Arvind Narayanan, Joanna Huey and Ed Felten have published a paper on the potential for large datasets to be used to identify individuals.They argue that groups releasing data should ‘stop relying on [ad hoc de-identification methods]…as a sufficient privacy protection on its own’ because this makes it impossible to know whether people might be identified through data analysis.
What’s their solution? They say that, at the moment, if an organisation releasing data has used ‘ad hoc’ de-identification methods and taken out information that could identify individuals (personally identifiable information or PII):
the burden of proof falls on privacy advocates to show that the particular datasets are re-identifiable or could cause other harms.
Instead, they suggest that the group releasing data should be required to show that the data does not allow people to be identified or cause harms – a so-called ‘precautionary’ approach. (This doesn’t mean that should be no risk at all, but that it should be balanced against the benefits of releasing the data). Is this realistic for advocacy organisations? Let us know in the comments.
Open government data
They also examine five specific cases for this principle, suggesting that ‘the problem of “what to do about re-identification” unravels once we stop looking for a one-size-fits-all solution’.
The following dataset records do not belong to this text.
### config.mk
export PLATFORM = sky130hd
export DESIGN_NAME = ltt_front
export DESIGN_NICKNAME = d
export VERILOG_FILES = /design/src/rtl/ltt_pkg.sv /design/src/rtl/ltt_front.sv
export SDC_FILE = /design/constraint.sdc
export NUM_CORES = 1
export LEC_CHECK = 0
export BUFFER_PORTS_ARGS = -buffer_cell sky130_fd_sc_hd__buf_4
export CAP_MARGIN = 20
export CORE_MARGIN = 10
export CORE_UTILIZATION = 32
export CTS_BUF_LIST = sky130_fd_sc_hd__clkbuf_4 sky130_fd_sc_hd__clkbuf_8
export DETAILED_ROUTE_END_ITERATION = 8
export GPL_TIMING_DRIVEN = 0
export PLACE_DENSITY = 0.89
export SLEW_MARGIN = 20
export SYNTH_ARGS = -nofsm -noshare
export SYNTH_HDL_FRONTEND = slang
export SYNTH_SLANG_ARGS = --single-unit
### constraint.sdc
create_clock -name i_clk -period 3.2 [get_ports i_clk]
set_input_delay 0.32 -clock i_clk [delete_from_list [all_inputs] [get_ports i_clk]]
set_output_delay 0.32 -clock i_clk [all_outputs]
set_load 0.01 [all_outputs]
### src/rtl/ltt_pkg.sv
package ltt_pkg;

    localparam int COORD_BITS       = 24;
    localparam int ANGLE_ITERATIONS = 16;
    localparam int FRAC_BITS        = 16;
    localparam int TABLE_LEN        = 24;
    localparam int ROOT_STEPS       = COORD_BITS;
    localparam int DIV_STEPS        = 32;
    localparam int CNT_BITS         = 5;
    localparam int VEC_BITS         = COORD_BITS + FRAC_BITS + 4;
    localparam int ANG_BITS         = 32;
    // 180 degrees in hundredths, the scale the angle table is built on
    localparam int HALF_TURN_CDEG   = 180 * 100;

    localparam logic [2:0] CFG_RING_COUNT      = 3'd0;
    localparam logic [2:0] CFG_COLUMNS         = 3'd1;
    localparam logic [2:0] CFG_BOTTOM_ANGLE    = 3'd2;
    localparam logic [2:0] CFG_RING_RESOLUTION = 3'd3;
    localparam logic [2:0] CFG_SWEEP_TIME      = 3'd4;

    // atan(2^-i) in 2^-16 hundredths of a degree
    localparam logic [29:0] ATAN_TAB [TABLE_LEN] = '{
        30'd294912000, 30'd174096719, 30'd91987925, 30'd46694507,
        30'd23437865, 30'd11730358, 30'd5866610, 30'd2933484,
        30'd1466764, 30'd733385, 30'd366693, 30'd183346,
        30'd91673, 30'd45837, 30'd22918, 30'd11459,
        30'd5730, 30'd2865, 30'd1432, 30'd716,
        30'd358, 30'd179, 30'd90, 30'd45
    };

    typedef struct packed {
        logic signed [COORD_BITS-1:0] x_coord;
        logic signed [COORD_BITS-1:0] y_coord;
        logic signed [COORD_BITS-1:0] z_coord;
        logic                         end_of_cloud;
    } t_in_item;

    typedef struct packed {
        logic signed [COORD_BITS-1:0] out_x;
        logic signed [COORD_BITS-1:0] out_y;
        logic signed [COORD_BITS-1:0] out_z;
        logic                         kept;
        logic [6:0]                   ring;
        logic [19:0]                  time_offset;
        logic                         last_point;
    } t_out_item;

    typedef struct packed {
        logic [7:0]         ring_count;
        logic [11:0]        columns_per_scan;
        logic signed [14:0] bottom_angle;
        logic [13:0]        ring_resolution;
        logic [19:0]        sweep_time;
    } t_cfg;

    typedef struct packed {
        t_in_item    item;
        logic [11:0] col;
    } t_job;

    typedef enum logic [3:0] {
        S_IDLE, S_SQX, S_SQY, S_ROOT, S_ROT, S_SUM,
        S_RDIV, S_RCHK, S_TMUL, S_TDIV, S_DONE
    } t_state;

endpackage

### src/rtl/ltt_front.sv
module ltt_front (
    input  logic             i_clk,
    input  logic             i_rst_n,
    input  logic             push,
    input  ltt_pkg::t_in_item i_in_item,
    input  ltt_pkg::t_cfg    i_cfg,
    input  logic             i_q_full,
    output logic             o_q_push,
    output ltt_pkg::t_job    o_job
);
    import ltt_pkg::*;

    logic [11:0] r_count, n_count, col;
    logic [12:0] col_inc;

    // counter past the column count restarts at column 0
    assign col     = (r_count < i_cfg.columns_per_scan) ? r_count : 12'd0;
    assign col_inc = {1'b0, col} + 13'd1;
    assign o_q_push = push && !i_q_full;
    assign o_job    = '{item: i_in_item, col: col};

    always_comb begin
        n_count = r_count;
        if (o_q_push) begin
            if (i_cfg.columns_per_scan == 12'd0 ||
                col_inc >= {1'b0, i_cfg.columns_per_scan} ||
                i_in_item.end_of_cloud) begin
                n_count = 12'd0;
            end else begin
                n_count = col_inc[11:0];
            end
        end
    end

    always_ff @(posedge i_clk) begin
        if (!i_rst_n) begin
            r_count <= 12'd0;
        end else begin
            r_count <= n_count;
        end
    end
endmodule

==> metrics.yaml, run 1 <==
run_status:
  outcome: "finished with violations"
  violations: "negative setup slack"
final_layout:
  regMostFlops: "r_count"
  instances_no_fill: 463
  drive_gt1_frac: 0.6727
  final_nets: 558
  areaGrowthSynthToFinish_pct: 71.81
  largestRegisters: "r_count (12)"
  diodes: 0
  fillers: 532
  seq_area_um2: 274.0
  largest_reg_flops: 12
  multi_input_area_um2: 1429
synthesis:
  synth.ff_latch_count: 12
  yosysUniqueCellTypes: 50
  synth_cells: 263
  syn_area_um2: 2002
  synth_area_leaders: "buf_4 (27%), ha_1 (14%), dfxtp_1 (12%)"
  yosysTopAreaCell: "buf_4"
  yosysSeqAreaShare: 0.1200
  synthArstFlopShare: 0
  yosys_most_used_dff: "dfxtp_1"
  synth.most_common_cell: "buf_4"
  synth_common_cells: "buf_4 (73), ha_1 (23), nand2_1 (17)"
  yosysWarnings: 0
  syn-num-nets: 432
  syn_avg_cell_area_um2: 7.612
  synth_edf_count: 0
  synth_top_area_frac: 0.2738
sta:
  max_slew.worst_pin.slew_ns: 0.4876
  fin_ws_ns: -0.1229
  min_period_ns: 3.323
  slew_headroom: 0.6715
  rsz0062_at_grt: "yes"
  skew_ns: 0.002628
  drv_slew: 0
  fin_crit_sh: 1.038
  holdWs_ns: 0.3234
  setup_viol: 9
  fmax_ghz: 0.3009
  final_hold_viol_count: 0
setup_path:
  path_buf_inv: 2
  worst_r2r_path_depth: 15
  max_stage_delay_ns: 0.35
  crit_required_ns: 3.37
  path_max_fanout: 5
  crit_arrival_ns: 3.49
  cp_top_family: "compound AO/OA/AOI/OAI gates"
  worstSetupEndpointType: "register"
  worstSetupStartpoint: "r_count[11]"
  path_depth: 15
  worst-setup-path-type: "reg2reg"
  critPathLaunchType: "register"
  r2r-end: "r_count[4]"
  crit_chain: "ha_4, nand4_1, nor4_4, a21oi_2, clkbuf_8, nand2_8, a21oi_2, ha_1, a211oi_2, a2bb2oi_2, o211a_1, o211ai_1, clkbuf_8, a2111o_1, o21ai_1"
  rrSetupSlack_ns: -0.12
  crit_end: "r_count[4]"
  crit_path_top_delay_cell: "dfxtp_4"
  r2r-start: "r_count[11]"
die:
  ioPinCount: 232
  initial_utilization: 0.3342
  rows: 28
  dieWidth_um: 99.10
  core_area_um2: 5991
  dieArea_um2: 9820
  fp.dieH_um: 99.10
pwr:
  ir_worst_vdd_uv: 179.9
  power.density_nw_per_um2: 171.1
  leakage_nw: 1.810
clock_tree:
  clock_latency_ns: 0.25
  clockBufferDepth: 2
  numCtsBuffers: 3
  cts-root-buf: "clkbuf_8"
  cts_hold_buf: 0
  htreeDepth: 1
  clk_pin_slew_worst_paths_ns: 0.06
  tritoncts: "yes"
  clkSinkCount: 12
drt:
  drt_iter0_markers: 130
  ant_nets: 0
  first_pass_iters: 4
  vias: 2314
  viasPerCell: 4.998
  wl_per_cell_um: 17.45
  drc: 0
  postRouteWirelength_um: 8081
hold_path:
  hold_class: "in2reg"
grt:
  grtUsageTotal: 0.1438
  antenna_found_initial: 0
  grt.overflow.total: 0
  grt_pass1_vias: 2456
  grt_max_degree: 11
  grt_pass1_wl_um: 11920
run:
  cap_violations: 0
placed_design:
  port_buffers: 102
  dp_cells: 440
  gp_congestion: 0.8757
  dp_hpwl_um: 6166
-- placed cells by master, fill, tap and decap left out, types with 4 or more instances in the layout --
cell type,n
clkbuf_8,6
or2_2,4
a21oi_2,6
nand3_1,4
and3_1,10
buf_4,193
nand2_1,15
inv_1,15
o21ai_0,4
a21o_1,8
ha_1,16
dfxtp_4,8
a21oi_1,7
o21ai_1,4
ha_4,7
nor2_1,8
-- worst reg2reg max path, stage by stage (launching register included) --
cell and delay, ns:
dfxtp_4 0.35, ha_4 0.27, nand4_1 0.22, nor4_4 0.24, a21oi_2 0.11, clkbuf_8 0.17
nand2_8 0.07, a21oi_2 0.04, ha_1 0.35, a211oi_2 0.27, a2bb2oi_2 0.16, o211a_1 0.17
o211ai_1 0.18, clkbuf_8 0.23, a2111o_1 0.34, o21ai_1 0.08
-- metal layers --
layer  share of wire  vias to the layer above  global-route usage
met5               0                        -                   0
met4           0.017                        0             0.02756
met3            0.11                       18             0.06574
met2            0.50                      146              0.2600
met1            0.37                     1053              0.1495
li1                -                     1097                   -
-- worst min path at each step --
stage                            from          end  slack, ns  depth (start not counted)
final                         i_rst_n  r_count[10]       0.32                          3
after floorplan               i_rst_n  r_count[10]       0.42                          2
after CTS                     i_rst_n  r_count[10]       0.32                          3
after global placement    r_count[10]  r_count[10]       0.54                          2
after global routing          i_rst_n  r_count[10]       0.32                          3
after detailed placement  r_count[10]  r_count[10]       0.54                          2
-- report_power, final --
group          leakage, nW  switching, W  internal, W
Combinational         1.68      0.000112     0.000159
Clock               0.0288     0.0000638     0.000109
Sequential           0.105   0.000000741     0.000144
-- layout make-up --
type / count / share of cell area
buffer: 81 / 0.1812
clock buffer: 4 / 0.01601
inverter: 15 / 0.01637
multi-input combinational: 155 / 0.4154
sequential: 12 / 0.07967
tap: 75 / 0.02728
timing repair buffer: 121 / 0.2641
-- cell families after synthesis --
| kind of cell | after synthesis | share of synthesized area |
|---|---|---|
| adder cells (fa/ha/maj) | 23 | 0.1438 |
| AND/OR/NAND/NOR | 75 | 0.2206 |
| flip-flops | 12 | 0.1200 |
| AO/OA/AOI/OAI | 53 | 0.1763 |
| buffers and inverters | 96 | 0.3219 |
| XOR/XNOR | 4 | 0.01750 |
-- stage by stage --
stage                       util  worst slack, ns  area (µm²)  total power (W)  setup TNS [ns]
after floorplan                -       -0.0005720        2026        0.0002882       -0.001710
after global placement    0.4816          -0.5541        2885        0.0003931          -4.728
after detailed placement  0.4816          -0.6498        2885        0.0003985          -5.812
after CTS                 0.5391       -0.0003118        3229        0.0005789      -0.0003118
after global routing      0.5741          -0.2588        3440        0.0006201          -2.102
final                     0.5741          -0.1229        3440        0.0005884         -0.6658
-- timing repair --
| action | in CTS | in global routing |
|---|---|---|
| pin swaps | 12 | 11 |
| gates cloned | 2 | 0 |
| endpoints found under the setup margin | 12 | 12 |
| setup buffers | 12 | 5 |
| resized for setup | 45 | 32 |
Power figures use the tool's default switching activity.
==> run 2, diff against run 1 <==
--- a/config.mk
+++ b/config.mk
@@ -5,14 +5,15 @@
 export SDC_FILE = /design/constraint.sdc
 export NUM_CORES = 1
 export LEC_CHECK = 0
+export ABC_AREA = 1
 export BUFFER_PORTS_ARGS = -buffer_cell sky130_fd_sc_hd__buf_4
 export CAP_MARGIN = 20
 export CORE_MARGIN = 10
-export CORE_UTILIZATION = 32
+export CORE_UTILIZATION = 36
 export CTS_BUF_LIST = sky130_fd_sc_hd__clkbuf_4 sky130_fd_sc_hd__clkbuf_8
 export DETAILED_ROUTE_END_ITERATION = 8
 export GPL_TIMING_DRIVEN = 0
-export PLACE_DENSITY = 0.89
+export PLACE_DENSITY = 0.91
 export SLEW_MARGIN = 20
 export SYNTH_ARGS = -nofsm -noshare
 export SYNTH_HDL_FRONTEND = slang
==> constraint.sdc (replaced) <==
create_clock -name i_clk -period 3.6 [get_ports i_clk]
set_input_delay 0.36 -clock i_clk [delete_from_list [all_inputs] [get_ports i_clk]]
set_output_delay 0.36 -clock i_clk [all_outputs]
set_load 0.01 [all_outputs]
==> run 2 against run 1 <==
The run now ends clean. Maximum frequency decreased by 3.1%. Final cell count rose by 11%. Combinational power is 3% higher. Register-to-register slack gained 0.29 ns. Flip-flop and latch count is the same. Largest power group unchanged. Highest routed layer unchanged.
Perhaps the most useful for the responsible data community is the case for releasing open data, where, as they say, ‘in most cases there is no ability to opt out of data collection.’ They then assess the risks involved:
- Re-identification worries are minimal because the vast majority of open government datasets do not consist of longitudinal observations of individuals.
- For a variety of datasets ranging from consumer complaints to broadband performance measurement, the data is not intended to track users longitudinally, but it might accidentally enable such tracking if there is enough information about the user in each measurement data point.
- Certain aggregate or low-dimensional government data, such as many of the datasets published by the U.S. Census Bureau, seem to avoid privacy violations fairly well by using statistical disclosure control methodologies.
- However, high-dimensional data [which contains many individual data points for each individual record] is problematic, and there is no reason to expect it cannot be de-anonymized.
The authors then recommend that any group releasing open data implements provable privacy techniques like differential privacy, or wait ‘until provable privacy techniques can be implemented satisfactorily’.
Is this a feasible approach for people using data in the service of social good objectives, who aren’t always familiar with managing large data sets? The Responsible Data Forum is hosting a 90-minute online discussion to introduce basic de-identification strategies, such as perturbation, trimming and psuedonomynization. A small group of practitioners will discuss their limitations, the contexts in which they’re most appropriate, and the expertise and tools required to use them. Join discussion and planning on this and other events: http://lists.theengineroom.org/lists/info/responsible_data.
One thought on "Who’s responsible for checking how data is de-identified?"
Thanks for sharing this. The Precautionary Principle took a hard hit in the early days of the GMOs debates as it was critiqued for being unimplementable. More recently it has been given new life by Nassim Nicholas Taleb who has taken a more mathematical, risk-management approach to its analysis and implementation. For more on this, read his paper or listen to this excellent interview on Econtalk. Taleb makes the critical distinction between scale-dependent and scale-independent harm. A car crash is a scale-dependent harm. The damage is limited to the vehicles involved in the collision. It doesn’t suddenly cause all cars to crash. A decision by a car manufacturer to remove the brakes from its vehicles is an example (albeit ridiculous) of a scale independent harm. That decision will affect all the cars made by that manufacturer as well as any other cars sharing the road with cars made by that manufacturer. Taleb argues that GMOs incur a scale-independent risk. I think the concept of scale-dependence or independence is an invaluable insight when considering risk.
The frictionless and boundless environment of the Internet represents another kind of scale-independent risk. When privacy is violated on the Internet, it is an all or nothing scenario. Either no one knows your private information or everyone can know it. The leak of celebrity photos from Apple is a case in point. Thus I really welcome this paper which attempts to set out some principles about how the precautionary principle might be applied in several different data collection contexts. The last context they deal with is that of Open Government Data (OGD) and they waffle a bit on it. They acknowledge that much OGD has low privacy concerns but they also point out that many data resources, which have no intention of revealing longitudinal patterns about data subjects, may do so inadvertently. They also point out that high-dimensional OGD resources are vulnerable to de-identification.
In reading through this and reflecting on the Open Data principles embraced by many governments of which a prominent principle is “Open By Default”, I am grappling with the question of whether a responsible approach to OGD can simply be open by default or whether a more precautionary approach which involves more risk analysis upfront is called for. Perhaps one might get creative and apply something like what the South African Sustainable Seafood Initiative and apply a green, amber, or red tag to different types of government datasets that would call for varying levels of “precaution” prior to publication. I would love to hear others’ thoughts as for me this is an unresolved tension.